Bill would clarify right to openly carry a gun

Jan 23 2013 - 10:41pm



A man who openly displayed an AR-15 last week while shopping at JC Penny in Riverdale could potentially have been charged with disorderly conduct, under provisions of a bill the Utah Legislature will consider this year.

Rep. Paul Ray, R-Clinton, is sponsoring HB268, which would give local police departments the ability to charge any person who displays a dangerous weapon in a public place with disorderly conduct if those circumstances "would cause a reasonable person to fear for the safety of any person."

"Had he caused calls to 911, he could have been charged," Ray said of how his bill would have applied to the incident in Riverdale, after the picture of a man with the rifle strapped to his back went viral.

Ray said the measure will clarify a gray area for law enforcement, by outlining the conditions necessary to charge someone openly carrying a gun with disorderly conduct. The bill also gives law enforcement the ability to approach someone openly carrying a firearm and conduct what has been dubbed an "attitude check."

The local lawmaker's effort to pass a similar measure died last year, after failing to gain the support of law enforcement groups. With the new clarification, Ray said the bill now has the support of the police chiefs association, the sheriffs association and a prosecutors organization.

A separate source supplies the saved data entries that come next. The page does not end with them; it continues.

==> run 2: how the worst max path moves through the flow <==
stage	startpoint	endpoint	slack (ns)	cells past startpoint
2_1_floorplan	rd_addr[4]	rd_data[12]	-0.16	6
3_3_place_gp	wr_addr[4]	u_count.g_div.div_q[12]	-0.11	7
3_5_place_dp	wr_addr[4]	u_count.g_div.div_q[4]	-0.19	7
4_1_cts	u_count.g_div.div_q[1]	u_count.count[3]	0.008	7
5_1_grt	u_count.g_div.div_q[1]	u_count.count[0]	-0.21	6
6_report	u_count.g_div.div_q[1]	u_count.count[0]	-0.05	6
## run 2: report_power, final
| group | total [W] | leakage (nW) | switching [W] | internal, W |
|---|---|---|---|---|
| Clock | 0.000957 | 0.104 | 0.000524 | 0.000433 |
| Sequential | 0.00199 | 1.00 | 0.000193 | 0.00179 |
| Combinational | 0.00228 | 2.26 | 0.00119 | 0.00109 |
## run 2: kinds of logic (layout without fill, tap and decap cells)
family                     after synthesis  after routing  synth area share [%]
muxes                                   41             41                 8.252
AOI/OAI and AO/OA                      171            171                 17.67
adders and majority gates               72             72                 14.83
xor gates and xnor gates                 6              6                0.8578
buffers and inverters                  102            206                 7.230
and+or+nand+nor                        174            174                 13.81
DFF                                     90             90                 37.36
==> src/rtl/zs_decoder.sv <==
module zs_decoder (
  input  logic clk,
  input  logic rst_n,
  input  logic pos_in,
  input  logic neg_in,
  input  logic mode_hdb3,
  input  logic zs_en,
  output logic pos_out,
  output logic neg_out,
  output logic bpv_out
);
  localparam int DEPTH = 8;

  logic [DEPTH-1:0] sp, sn, sv;
  logic last_neg, seen;

  wire single  = pos_in ^ neg_in;
  wire viol_in = (pos_in & neg_in) | (single & seen & (neg_in == last_neg));
  wire quiet   = mode_hdb3 & zs_en;

  wire [DEPTH-1:0] wp = {sp[DEPTH-2:0], pos_in};
  wire [DEPTH-1:0] wn = {sn[DEPTH-2:0], neg_in};
  wire [DEPTH-1:0] wv = {sv[DEPTH-2:0], viol_in};
  wire [DEPTH-1:0] wz = ~(wp | wn);
  wire [DEPTH-1:0] ws = wp ^ wn;

  wire hit8 = ~mode_hdb3 & wz[7] & wz[6] & wz[5] & wz[2]
            & ws[4] & ws[3] & ws[1] & ws[0]
            & wv[4] & ~wv[3] & wv[1] & ~wv[0];
  wire hit4 = mode_hdb3 & single & viol_in & wz[1] & wz[2];

  logic [DEPTH-1:0] clr;
  always_comb begin
    clr = '0;
    if (zs_en && hit8) clr = '1;
    else if (zs_en && hit4) clr = {{(DEPTH-4){1'b0}}, 4'hF};
  end

  always_ff @(posedge clk) begin
    if (!rst_n) begin
      sp <= '0;
      sn <= '0;
      sv <= '0;
      last_neg <= 1'b0;
      seen <= 1'b0;
    end else begin
      sp <= wp & ~clr;
      sn <= wn & ~clr;
      sv <= {sv[DEPTH-2:0], viol_in & ~quiet} & ~clr;
      if (single) begin
        last_neg <= neg_in;
        seen <= 1'b1;
      end
    end
  end

  assign pos_out = sp[DEPTH-1];
  assign neg_out = sn[DEPTH-1];
  assign bpv_out = sv[DEPTH-1];
endmodule
--- src/rtl/cfg_pkg.sv ---
package cfg_pkg;

    localparam int DW        = 32;
    localparam int BUS_W     = 8;
    localparam int SLOT_W    = 5;
    localparam int FUNC_W    = 3;
    localparam int OFS_W     = 8;
    localparam int LANES     = DW / 8;
    localparam int LANE_W    = $clog2(LANES);
    localparam int SIZE_W    = 3;
    localparam int EBUS_W    = 2;

    // CPU register indices
    localparam int RI_TARGET = 0;
    localparam int RI_CTRL   = 1;
    localparam int RI_WDATA  = 2;
    localparam int RI_RDATA  = 3;
    localparam int RI_STATUS = 4;
    localparam int RI_BEADDR = 5;
    localparam int RI_HEADDR = 6;

    // status bit positions
    localparam int ST_HOST   = 2;
    localparam int ST_REJ    = 3;
    localparam int ST_BUSY   = 8;

    // command word layout
    localparam logic [3:0] OP_CFG_RD = 4'hA;
    localparam logic [3:0] OP_CFG_WR = 4'hB;
    localparam int REM_BE_LSB = 4;
    localparam int LCL_BE_LSB = 20;
    localparam int LCL_WR_BIT = 16;

    typedef enum logic [1:0] {
        SEQ_IDLE = 2'd0,
        SEQ_ADDR = 2'd1,
        SEQ_DATA = 2'd2
    } seq_state_e;

    typedef struct packed {
        logic [DW-1:0]     addr;
        logic [DW-1:0]     cmd;
        logic [DW-1:0]     wdata;
        logic              write;
        logic              is_local;
        logic [LANE_W-1:0] lane;
        logic [SIZE_W-1:0] size;
    } txn_desc_t;

    function automatic logic size_legal(input logic [SIZE_W-1:0] size,
                                        input logic [LANE_W-1:0] lane);
        logic ok;
        case (size)
            3'd1:    ok = 1'b1;
            3'd2:    ok = (lane != 2'd3);
            3'd4:    ok = (lane == 2'd0);
            default: ok = 1'b0;
        endcase
        return ok;
    endfunction

    function automatic logic [LANES-1:0] lane_enables_n(input logic [SIZE_W-1:0] size,
                                                        input logic [LANE_W-1:0] lane);
        logic [LANES-1:0] be;
        case (size)
            3'd1:    be = ~(4'b0001 << lane);
            3'd2:    be = ~(4'b0011 << lane);
            default: be = 4'b0000;
        endcase
        return be;
    endfunction

    function automatic logic [DW-1:0] cfg_address(input logic [BUS_W-1:0]  bus,
                                                  input logic [SLOT_W-1:0] slot,
                                                  input logic [FUNC_W-1:0] func,
                                                  input logic [OFS_W-1:0]  ofs);
        logic [DW-1:0] a;
        if (bus == '0) begin
            a = (32'd1 << slot)
              | {21'd0, func, 8'd0}
              | {24'd0, ofs[OFS_W-1:2], 2'b00};
        end else begin
            a = {8'd0, bus, slot, func, ofs[OFS_W-1:2], 2'b01};
        end
        return a;
    endfunction

    function automatic logic [DW-1:0] lane_align(input logic [DW-1:0] d,
                                                 input logic [LANE_W-1:0] lane);
        return d << {lane, 3'b000};
    endfunction

    function automatic logic [DW-1:0] lane_extract(input logic [DW-1:0] raw,
                                                   input logic [LANE_W-1:0] lane,
                                                   input logic [SIZE_W-1:0] size);
        logic [DW-1:0] s;
        logic [DW-1:0] r;
        s = raw >> {lane, 3'b000};
        case (size)
            3'd1:    r = {24'd0, s[7:0]};
            3'd2:    r = {16'd0, s[15:0]};
            default: r = s;
        endcase
        return r;
    endfunction

endpackage

--- src/rtl/cfg_req_decode.sv ---
module cfg_req_decode
    import cfg_pkg::*;
(
    input  logic [BUS_W-1:0]  bus,
    input  logic [SLOT_W-1:0] slot,
    input  logic [FUNC_W-1:0] func,
    input  logic [OFS_W-1:0]  ofs,
    input  logic [SIZE_W-1:0] size,
    input  logic              write,
    input  logic              is_local,
    input  logic [DW-1:0]     wdata,
    output txn_desc_t         desc,
    output logic              reject
);
    logic [LANE_W-1:0] lane;
    logic [LANES-1:0]  be_n;

    assign lane = ofs[LANE_W-1:0];
    assign be_n = lane_enables_n(size, lane);

    always_comb begin
        reject = !size_legal(size, lane) || (is_local && !write);

        desc          = '0;
        desc.write    = write;
        desc.is_local = is_local;
        desc.lane     = lane;
        desc.size     = size;
        desc.wdata    = lane_align(wdata, lane);

        if (is_local) begin
            desc.addr = '0;
            desc.cmd[LCL_BE_LSB +: LANES] = be_n;
            desc.cmd[LCL_WR_BIT]          = 1'b1;
            desc.cmd[OFS_W-1:0]           = {ofs[OFS_W-1:2], 2'b00};
        end else begin
            desc.addr = cfg_address(bus, slot, func, ofs);
            desc.cmd[REM_BE_LSB +: LANES] = be_n;
            desc.cmd[3:0]                 = write ? OP_CFG_WR : OP_CFG_RD;
        end
    end

endmodule

--- src/rtl/cfg_err_status.sv ---
module cfg_err_status
    import cfg_pkg::*;
(
    input  logic              clk,
    input  logic              rst,
    input  logic              capture,
    input  logic [EBUS_W-1:0] err_bus,
    input  logic              err_host,
    input  logic [DW-1:0]     err_addr,
    input  logic              reject_set,
    input  logic              clr_we,
    input  logic [DW-1:0]     clr_mask,
    output logic [EBUS_W-1:0] bus_err_q,
    output logic              host_err_q,
    output logic              reject_q,
    output logic [DW-1:0]     bus_eaddr_q,
    output logic [DW-1:0]     host_eaddr_q,
    output logic              pending
);
    logic [EBUS_W-1:0] bus_in;
    logic              host_in;
    logic [EBUS_W-1:0] bus_clr;
    logic              host_clr;
    logic              rej_clr;

    assign bus_in   = capture ? err_bus : '0;
    assign host_in  = capture & err_host;
    assign bus_clr  = clr_we ? clr_mask[EBUS_W-1:0] : '0;
    assign host_clr = clr_we & clr_mask[ST_HOST];
    assign rej_clr  = clr_we & clr_mask[ST_REJ];

    // error state as seen after this cycle's capture
    assign pending = ((bus_err_q | bus_in) != '0) || host_err_q || host_in;

    always_ff @(posedge clk) begin
        if (rst) begin
            bus_err_q    <= '0;
            host_err_q   <= 1'b0;
            reject_q     <= 1'b0;
            bus_eaddr_q  <= '0;
            host_eaddr_q <= '0;
        end else begin
            bus_err_q  <= (bus_err_q & ~bus_clr) | bus_in;
            host_err_q <= (host_err_q & ~host_clr) | host_in;
            reject_q   <= (reject_q & ~rej_clr) | reject_set;
            if (bus_in != '0) bus_eaddr_q  <= err_addr;
            if (host_in)      host_eaddr_q <= err_addr;
        end
    end

endmodule

--- src/rtl/cfg_txn_seq.sv ---
module cfg_txn_seq
    import cfg_pkg::*;
(
    input  logic          clk,
    input  logic          rst,
    input  logic          start_ok,
    input  txn_desc_t     desc_in,
    input  logic          pending,
    input  logic          req_ack,
    input  logic          dat_ack,
    input  logic [DW-1:0] rdata_in,
    output txn_desc_t     desc_q,
    output logic          busy,
    output logic          req_on,
    output logic          dat_on,
    output logic          capture,
    output logic [DW-1:0] result_q
);
    seq_state_e state_q;

    assign req_on  = (state_q == SEQ_ADDR);
    assign dat_on  = (state_q == SEQ_DATA);
    assign busy    = (state_q != SEQ_IDLE);
    assign capture = req_on & req_ack;

    always_ff @(posedge clk) begin
        if (rst) begin
            state_q  <= SEQ_IDLE;
            desc_q   <= '0;
            result_q <= '0;
        end else begin
            case (state_q)
                SEQ_IDLE: begin
                    if (start_ok) begin
                        desc_q  <= desc_in;
                        state_q <= SEQ_ADDR;
                    end
                end
                SEQ_ADDR: begin
                    if (req_ack) begin
                        if (!desc_q.is_local && pending) begin
                            if (!desc_q.write)
                                result_q <= lane_extract('1, desc_q.lane, desc_q.size);
                            state_q <= SEQ_IDLE;
                        end else begin
                            state_q <= SEQ_DATA;
                        end
                    end
                end
                SEQ_DATA: begin
                    if (dat_ack) begin
                        if (!desc_q.write)
                            result_q <= lane_extract(rdata_in, desc_q.lane, desc_q.size);
                        state_q <= SEQ_IDLE;
                    end
                end
                default: state_q <= SEQ_IDLE;
            endcase
        end
    end

endmodule

--- src/rtl/pci_cfg_engine.sv ---
module pci_cfg_engine
    import cfg_pkg::*;
#(
    parameter int RIDX_W = 3
) (
    input  logic              clk,
    input  logic              rst,
    input  logic              cpu_we,
    input  logic [RIDX_W-1:0] cpu_addr,
    input  logic [DW-1:0]     cpu_wdata,
    output logic [DW-1:0]     cpu_rdata,
    output logic              pci_req,
    output logic              pci_local,
    output logic [DW-1:0]     pci_addr,
    output logic [DW-1:0]     pci_cmd,
    input  logic              pci_req_ack,
    input  logic [EBUS_W-1:0] pci_err_bus,
    input  logic              pci_err_host,
    input  logic [DW-1:0]     pci_err_addr,
    output logic              pci_dat,
    output logic              pci_write,
    output logic [DW-1:0]     pci_wdata,
    input  logic              pci_dat_ack,
    input  logic [DW-1:0]     pci_rdata
);
    localparam int TGT_W = OFS_W + FUNC_W + SLOT_W + BUS_W;

    logic [BUS_W-1:0]  tgt_bus;
    logic [SLOT_W-1:0] tgt_slot;
    logic [FUNC_W-1:0] tgt_func;
    logic [OFS_W-1:0]  tgt_ofs;
    logic [SIZE_W-1:0] ctl_size;
    logic              ctl_write;
    logic              ctl_local;
    logic [DW-1:0]     wdata_q;

    logic we_tgt, we_ctl, we_wd, we_st;
    logic busy, go, go_ok, go_rej;

    txn_desc_t desc_new, desc_q;
    logic      dec_reject;
    logic      capture, pending;
    logic [DW-1:0] result_q;

    logic [EBUS_W-1:0] bus_err_q;
    logic              host_err_q, reject_q;
    logic [DW-1:0]     bus_eaddr_q, host_eaddr_q;

    assign we_tgt = cpu_we && (cpu_addr == RIDX_W'(RI_TARGET));
    assign we_ctl = cpu_we && (cpu_addr == RIDX_W'(RI_CTRL));
    assign we_wd  = cpu_we && (cpu_addr == RIDX_W'(RI_WDATA));
    assign we_st  = cpu_we && (cpu_addr == RIDX_W'(RI_STATUS));

    assign go     = we_ctl && !busy;
    assign go_ok  = go && !dec_reject;
    assign go_rej = go && dec_reject;

    always_ff @(posedge clk) begin
        if (rst) begin
            tgt_bus   <= '0;
            tgt_slot  <= '0;
            tgt_func  <= '0;
            tgt_ofs   <= '0;
            ctl_size  <= '0;
            ctl_write <= 1'b0;
            ctl_local <= 1'b0;
            wdata_q   <= '0;
        end else begin
            if (we_tgt) begin
                {tgt_bus, tgt_slot, tgt_func, tgt_ofs} <= cpu_wdata[TGT_W-1:0];
            end
            if (go) begin
                ctl_size  <= cpu_wdata[SIZE_W-1:0];
                ctl_write <= cpu_wdata[SIZE_W];
                ctl_local <= cpu_wdata[SIZE_W+1];
            end
            if (we_wd) wdata_q <= cpu_wdata;
        end
    end

    // decode uses the control word being written, so the start edge launches it
    cfg_req_decode u_dec (
        .bus      (tgt_bus),
        .slot     (tgt_slot),
        .func     (tgt_func),
        .ofs      (tgt_ofs),
        .size     (cpu_wdata[SIZE_W-1:0]),
        .write    (cpu_wdata[SIZE_W]),
        .is_local (cpu_wdata[SIZE_W+1]),
        .wdata    (wdata_q),
        .desc     (desc_new),
        .reject   (dec_reject)
    );

    cfg_txn_seq u_seq (
        .clk      (clk),
        .rst      (rst),
        .start_ok (go_ok),
        .desc_in  (desc_new),
        .pending  (pending),
        .req_ack  (pci_req_ack),
        .dat_ack  (pci_dat_ack),
        .rdata_in (pci_rdata),
        .desc_q   (desc_q),
        .busy     (busy),
        .req_on   (pci_req),
        .dat_on   (pci_dat),
        .capture  (capture),
        .result_q (result_q)
    );

    cfg_err_status u_st (
        .clk          (clk),
        .rst          (rst),
        .capture      (capture),
        .err_bus      (pci_err_bus),
        .err_host     (pci_err_host),
        .err_addr     (pci_err_addr),
        .reject_set   (go_rej),
        .clr_we       (we_st),
        .clr_mask     (cpu_wdata),
        .bus_err_q    (bus_err_q),
        .host_err_q   (host_err_q),
        .reject_q     (reject_q),
        .bus_eaddr_q  (bus_eaddr_q),
        .host_eaddr_q (host_eaddr_q),
        .pending      (pending)
    );

    assign pci_local = desc_q.is_local;
    assign pci_addr  = desc_q.addr;
    assign pci_cmd   = desc_q.cmd;
    assign pci_write = desc_q.write;
    assign pci_wdata = desc_q.wdata;

    always_comb begin
        cpu_rdata = '0;
        case (cpu_addr)
            RIDX_W'(RI_TARGET): cpu_rdata[TGT_W-1:0] = {tgt_bus, tgt_slot, tgt_func, tgt_ofs};
            RIDX_W'(RI_CTRL):   cpu_rdata[SIZE_W+1:0] = {ctl_local, ctl_write, ctl_size};
            RIDX_W'(RI_WDATA):  cpu_rdata = wdata_q;
            RIDX_W'(RI_RDATA):  cpu_rdata = result_q;
            RIDX_W'(RI_STATUS): begin
                cpu_rdata[EBUS_W-1:0] = bus_err_q;
                cpu_rdata[ST_HOST]    = host_err_q;
                cpu_rdata[ST_REJ]     = reject_q;
                cpu_rdata[ST_BUSY]    = busy;
            end
            RIDX_W'(RI_BEADDR): cpu_rdata = bus_eaddr_q;
            RIDX_W'(RI_HEADDR): cpu_rdata = host_eaddr_q;
            default:            cpu_rdata = '0;
        endcase
    end

endmodule

--- config.mk ---
export PLATFORM = sky130hd
export DESIGN_NAME = pci_cfg_engine
export DESIGN_NICKNAME = d
export VERILOG_FILES = /design/src/rtl/cfg_pkg.sv /design/src/rtl/cfg_req_decode.sv /design/src/rtl/cfg_err_status.sv /design/src/rtl/cfg_txn_seq.sv /design/src/rtl/pci_cfg_engine.sv
export SDC_FILE = /design/constraint.sdc
export NUM_CORES = 1
export LEC_CHECK = 0
export BUFFER_PORTS_ARGS = -buffer_cell sky130_fd_sc_hd__buf_4
export CORE_MARGIN = 3
export CORE_UTILIZATION = 43
export CTS_CLUSTER_SIZE = 40
export DETAILED_ROUTE_END_ITERATION = 8
export PLACE_DENSITY = 0.67
export SETUP_SLACK_MARGIN = 0.1
export SLEW_MARGIN = 20
export SYNTH_ARGS = -nofsm -noshare
export SYNTH_HDL_FRONTEND = slang
export SYNTH_SLANG_ARGS = --single-unit
--- constraint.sdc ---
create_clock -name clk -period 2.07 [get_ports clk]
set_input_delay 0.207 -clock clk [delete_from_list [all_inputs] [get_ports clk]]
set_output_delay 0.207 -clock clk [all_outputs]
set_load 0.01 [all_outputs]
==> summary by stage, run 1 <==
Synth
During synthesis, Yosys emitted a total of 0 warnings. Yosys attributes the largest share of cell area to sky130_fd_sc_hd__dfxtp_1 41%, sky130_fd_sc_hd__nand2_1 12%, sky130_fd_sc_hd__a21oi_1 8.6%. The top cell type by area accounts for between 40% and 50% of the synthesized area. After technology mapping, the gate count stands at between 1500 and 2000.

Summing the sequential cell areas from Yosys gives approximately two fifths of the chip area. The top cell type by total area after synthesis is sky130_fd_sc_hd__dfxtp_1. The most frequently used flop master after synthesis is sky130_fd_sc_hd__dfxtp_1. The synthesized design contains 0 enable-type register cells. In this run the cell area of the synthesized design comes to ~12000 µm². The count of cell types in the netlist is 60. The flip-flop and latch count after synthesis is 246.

The mean cell area of the mapped netlist is 7.87 µm². Counting flops with an async set or reset pin after synthesis yields a share of 0%.

Outcome
The final reports fail on negative setup slack. The flow ran to the end, but the final reports show violations.

Floorplanning
Once the floorplan was initialized, standard cells occupied between 40% and 50% of the core. The I/O pin count is 239. From bottom edge to top edge, the die measures around 170 µm.

The die width is around 170 µm. The floorplan step defined a die boundary enclosing around 30000 µm². The placeable core region is between 20000 and 30000 µm². The initialized floorplan defines 60 standard-cell rows.

Global routing
The overflow left after global routing is 0. The layer flagged by global routing as most heavily used is met2. The met2 demand-to-capacity share in global routing is approximately two fifths. The global-route wire length before repair is 63.2 mm.

Entering global routing, the biggest net connects 116 pins. Global routing consumed, over all layers together, around a quarter of the routing resources. The met3 layer usage reported by global route is ~5.0%. The initial antenna violation count is 0. The global routing met1 resource utilization is around a third. The via count of the first global-routing pass is 11000.

Timing
The total count of max-transition violations in the final report is 0. The worst setup skew after layout is 0.00910 ns. In the finished design, the share of the clock period the worst path needs comes to 101%. The actual slew at the worst max-slew pin is about 0.78 ns. The max-slew headroom at the worst pin is 47.9%. The final number of hold-violating endpoints is 0.

The number of endpoints failing setup at the final stage is 1. The final critical delay including setup and external delays is 2.08 ns. Setup repair after global routing could not meet its margin everywhere. The final worst slack is -0.0105 ns.

The highest clock frequency the design can meet is just under 500 MHz.

Layout
The leading cell type in the layout, fill and taps excluded is sky130_fd_sc_hd__nand2_1. Leaving out filler cells and counting taps, the final layout contains approximately 2100. With fillers left out, the area of the finished cells amounts to around 16000 µm².

The post-route netlist has 25.5% of its cells at a drive strength greater than 1. In the layout the commonest cells are 368 x sky130_fd_sc_hd__nand2_1, 280 x sky130_fd_sc_hd__buf_4, 236 x sky130_fd_sc_hd__dfxtp_1, 192 x sky130_fd_sc_hd__a21oi_1, 74 x sky130_fd_sc_hd__mux2i_1. The layout has approximately 2400 filler cells.

The number of antenna diodes in the final layout is 0. Relative to the synthesized area, the layout overhead comes to 33.0%. The count of nets after finishing is 1853.

Power
The leakage power total is approximately 6.3 nW. The internal power of the cells totals between 8 and 9 mW. The power share of the clock group is approximately 46%. Net switching is between 20% and 30% of the power.

The net switching power of the design is about 2.6 mW. The fraction of power consumed by sequential logic is a little under half. The share of total power dissipated in combinational logic is a little under a tenth. VDD sags by at most roughly 0.57 mV. For this design the ratio of total power to cell area is 667 nW/µm².

Worst hold path
Along the worst hold path, the cell count comes to 3. The path with the worst hold slack has its endpoint at u_seq.result_q[28]. The worst hold path begins at pci_rdata[28]. The path class of the tightest hold or removal check is in2reg.

Placement
Detailed placement finished with a half-perimeter wire length of 30.0 mm. The post-place instance area is 13700 µm². Routability-driven placement finished with a final weighted congestion of ~0.9. During placement, the flow inserted port buffers numbering around 220. The number of placed instances, taps included, is roughly 2000.

Setup path
Data on the critical path arrives at its endpoint at between 1.5 and 2 ns. The worst register-to-register path ends at u_seq.desc_q[95]. The maximum fanout encountered on the critical timing path is 4. The logic depth of the worst register-to-register path is 8. The type of element launching the critical path is a register. The worst reg2reg path startpoint is tgt_ofs[0].

The type of the setup path with the least slack is reg2out. STA classifies the critical path endpoint as an output pin. Across all register-to-register paths, the minimum setup slack is around 0.030 ns. The endpoint required time on the critical path is 1.86 ns.

Routing
After detailed routing, the number of remaining DRC violations is 0. The count of nets left with antenna violations once routing finished came out at 0. The vias after detailed routing is approximately 12000. The total iterations of the first detailed-routing run is 5. The iteration-0 DRC count of the detailed router is approximately 1100.

Dividing the detail-routed wire length by the instance count gives slightly below 20 µm. Summed over all layers, the routed wires come to 42.3 mm. The per-cell via count in the routed design is 5.52.

Clock network
For this design, the sink count on the clock tree is 246. The worst-case clock buffer depth is 3. Counting the buffers created by CTS gives 28. The buffer cell driving the clock tree root is sky130_fd_sc_hd__clkbuf_16. The clock latency of the later-clocked register in the worst-skew pair is ~0.55 ns.

TritonCTS built the clock tree. The depth of the CTS H-tree is 1. The clock transition time at the flip-flop clock pins of the worst setup and hold paths is approximately 0.06 ns.

Run
The max-cap check violation count is 0.
==> cell type report <==
type / instances / area (µm²) / share of cell area, %
Timing Repair Buffer: 380 / 3370 / 21.0
Inverter: 23 / 93.8 / 0.586
Sequential cell: 246 / 4950 / 30.9
Clock buffer: 39 / 772 / 4.82
Clock inverter: 11 / 125 / 0.782
Multi-Input combinational cell: 1063 / 6230 / 38.9
Tap cell: 372 / 465 / 2.91
==> per-layer routing <==
| metal | part of all wire (%) | up-vias |
|---|---|---|
| met1 | 41 | 5557 |
| met3 | 8.5 | 99 |
| met4 | 4.0 | 0 |
| met2 | 46 | 559 |
| met5 | 0 | - |
| li1 | - | 5556 |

The gunman was identified as 22-year-old Joseph Kelley, who said he wanted to demonstrate that weapons aren't dangerous when handled by law-abiding citizens. It was reported that Kelley said he notified police in advance that he would be carrying the weapon; however, local police said they had no record of such notification.

Even with notification, Ray thinks Kelley's actions were ill-advised.

"It was very stupid. The person he put in danger mostly was himself. He's lucky someone didn't draw down on him," Ray said.

Ray said people support gun rights, but they also support doing so reasonably.

Ray said: "This bill really solidifies that right. It protects you unless you starting flashing your gun and scaring people."